Holte urged leadership to continue working on trade negotiations, "but most importantly work to quickly remove tariffs that are more frustrating than a broken combine during peak season."

Every sector represented at the town hall stressed the negative impact tariffs are having on their industry. In agriculture, the immediate impact is profitability and long-term viability of farm businesses, Holte explained. 

Susan Quam, executive vice president of the Wisconsin Restaurant Association, talks about the impact of tariffs on Wisconsin's restaurants during a tariff town hall at Husco International in Waukesha on Oct. 25.

The restaurant industry is "kind of one step directly from the consumer," explained Susan Quam, executive vice president of the Wisconsin Restaurant Association. The restaurant industry is currently seeing issues related to supplier partners, such as equipment manufacturers that rely on stainless steel and electronic components that come from China, and have seen some "pretty unprecedented price increases in that area."

However, concerns for restauranteurs sit in the next round of possible tariffs that could affect the integrated supply system for food in the restaurant industry. 

Giving the example of the Friday night fish fry, Quam explained that most of the haddock, cod and pollock used for fish fries are processed in China, even if the product is caught in U. S., Canada or Gulf waters. 

When the next round of tariffs is implemented, Quam said they could see "some pretty hefty increases in just those costs alone." For restaurants with a slim profit margin of about 3 to 5 percent, especially smaller, independent restaurants, that can't change suppliers "at the drop of a hat" and are more at the mercy of the market, this a concern, according to Quam.

"So now we have restaurants who live and die by their Friday night fish fry and the crowds that they bring in. We are going to see a lot of push on that 3-5 percent margin," said Quam. "Because Wisconsin consumers are also pretty price sensitive. They don’t like to see their Friday night fish fry go up a dollar."

What happens if the tariffs are still in place one year from today?
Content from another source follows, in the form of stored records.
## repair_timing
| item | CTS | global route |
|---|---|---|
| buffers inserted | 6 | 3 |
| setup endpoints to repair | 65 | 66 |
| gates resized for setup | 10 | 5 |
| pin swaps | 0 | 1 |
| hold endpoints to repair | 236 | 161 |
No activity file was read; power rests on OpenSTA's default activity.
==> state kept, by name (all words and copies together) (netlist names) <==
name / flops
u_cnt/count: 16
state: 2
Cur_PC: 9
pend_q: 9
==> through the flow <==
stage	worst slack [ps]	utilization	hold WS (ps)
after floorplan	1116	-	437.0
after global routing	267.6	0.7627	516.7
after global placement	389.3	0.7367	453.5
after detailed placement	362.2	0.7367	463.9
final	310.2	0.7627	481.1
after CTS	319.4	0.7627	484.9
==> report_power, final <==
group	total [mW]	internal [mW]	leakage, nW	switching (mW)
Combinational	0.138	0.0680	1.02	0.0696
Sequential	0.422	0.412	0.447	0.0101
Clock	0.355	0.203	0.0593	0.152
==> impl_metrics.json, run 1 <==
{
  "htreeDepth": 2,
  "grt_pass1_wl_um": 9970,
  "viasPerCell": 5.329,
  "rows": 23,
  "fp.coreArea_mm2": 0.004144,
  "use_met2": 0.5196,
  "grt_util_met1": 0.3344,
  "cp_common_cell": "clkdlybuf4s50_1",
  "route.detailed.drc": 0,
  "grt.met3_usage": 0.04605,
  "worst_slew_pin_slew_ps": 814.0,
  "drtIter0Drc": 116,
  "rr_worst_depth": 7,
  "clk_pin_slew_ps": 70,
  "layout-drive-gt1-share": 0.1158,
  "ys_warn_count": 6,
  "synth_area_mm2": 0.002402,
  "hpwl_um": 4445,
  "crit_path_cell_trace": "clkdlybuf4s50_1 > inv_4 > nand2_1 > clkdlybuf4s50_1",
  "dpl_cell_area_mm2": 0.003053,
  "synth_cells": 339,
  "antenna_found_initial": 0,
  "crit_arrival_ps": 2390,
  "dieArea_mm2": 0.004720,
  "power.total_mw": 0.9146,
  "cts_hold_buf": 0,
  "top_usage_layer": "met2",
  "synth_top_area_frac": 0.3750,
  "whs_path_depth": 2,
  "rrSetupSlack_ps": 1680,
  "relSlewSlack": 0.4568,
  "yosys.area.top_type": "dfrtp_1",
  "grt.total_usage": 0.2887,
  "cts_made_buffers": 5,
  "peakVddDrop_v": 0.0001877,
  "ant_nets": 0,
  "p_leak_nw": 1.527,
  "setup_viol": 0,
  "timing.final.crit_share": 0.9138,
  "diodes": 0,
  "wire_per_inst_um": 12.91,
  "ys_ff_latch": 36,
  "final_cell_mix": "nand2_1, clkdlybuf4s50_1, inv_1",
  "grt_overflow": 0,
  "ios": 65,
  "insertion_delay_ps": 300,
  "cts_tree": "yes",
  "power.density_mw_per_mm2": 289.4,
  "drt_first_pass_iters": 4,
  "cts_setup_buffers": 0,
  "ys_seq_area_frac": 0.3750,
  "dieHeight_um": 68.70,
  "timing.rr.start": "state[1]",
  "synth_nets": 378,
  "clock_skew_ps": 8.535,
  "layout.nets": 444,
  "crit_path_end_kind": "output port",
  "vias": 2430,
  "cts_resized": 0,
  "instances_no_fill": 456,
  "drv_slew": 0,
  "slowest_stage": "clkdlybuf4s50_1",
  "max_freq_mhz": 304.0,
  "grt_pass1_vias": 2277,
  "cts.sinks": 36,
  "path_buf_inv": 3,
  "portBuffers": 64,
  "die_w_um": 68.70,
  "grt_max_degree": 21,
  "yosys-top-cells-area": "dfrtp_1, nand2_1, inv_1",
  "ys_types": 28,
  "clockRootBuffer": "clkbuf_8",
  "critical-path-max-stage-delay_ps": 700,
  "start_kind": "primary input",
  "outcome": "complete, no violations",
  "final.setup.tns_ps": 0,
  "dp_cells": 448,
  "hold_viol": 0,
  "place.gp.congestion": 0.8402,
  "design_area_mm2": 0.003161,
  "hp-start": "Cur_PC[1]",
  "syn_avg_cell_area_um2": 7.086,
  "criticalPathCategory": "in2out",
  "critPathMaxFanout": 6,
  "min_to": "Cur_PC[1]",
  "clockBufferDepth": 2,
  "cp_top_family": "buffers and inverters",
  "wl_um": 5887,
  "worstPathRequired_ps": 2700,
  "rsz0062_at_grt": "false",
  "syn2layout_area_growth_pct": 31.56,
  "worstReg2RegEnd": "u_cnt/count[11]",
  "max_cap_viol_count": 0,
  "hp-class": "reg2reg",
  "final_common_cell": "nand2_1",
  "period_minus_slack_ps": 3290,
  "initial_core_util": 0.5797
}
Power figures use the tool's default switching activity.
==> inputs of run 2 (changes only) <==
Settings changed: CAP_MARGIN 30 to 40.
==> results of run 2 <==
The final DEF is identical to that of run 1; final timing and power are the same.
In agriculture it's already compounding the issue of global oversupply of food products. Continued tariffs, or additional tariffs, are "just going to continue to drive the challenges in profitability for farmers," said Holte. 

Tariffs are the wrong approach for a number of reasons, explained Kirchner. 

"Tariffs are nothing more than a tax and they're not paid by the exporting country, but instead by American families and businesses," Kirchner explained. "It doesn't make sense to impose tariffs on allies and adversaries alike without regard for those that share the American commitment to free trade." 

While the administration's work on tax reform and regulatory reform has helped the economy to expand, "the tariffs put all this progress at risk," Kirchner added. 

“Today’s discussion showed the real-world impact that the administration’s tariffs have had on Wisconsin businesses,”said Slater. "It’s clear these tariffs hurt our economy and they hurt U.S. workers. Equipment manufacturers want to work with the administration to strengthen America’s trade position, but we need policies that open up foreign markets not ones that tax Americans.”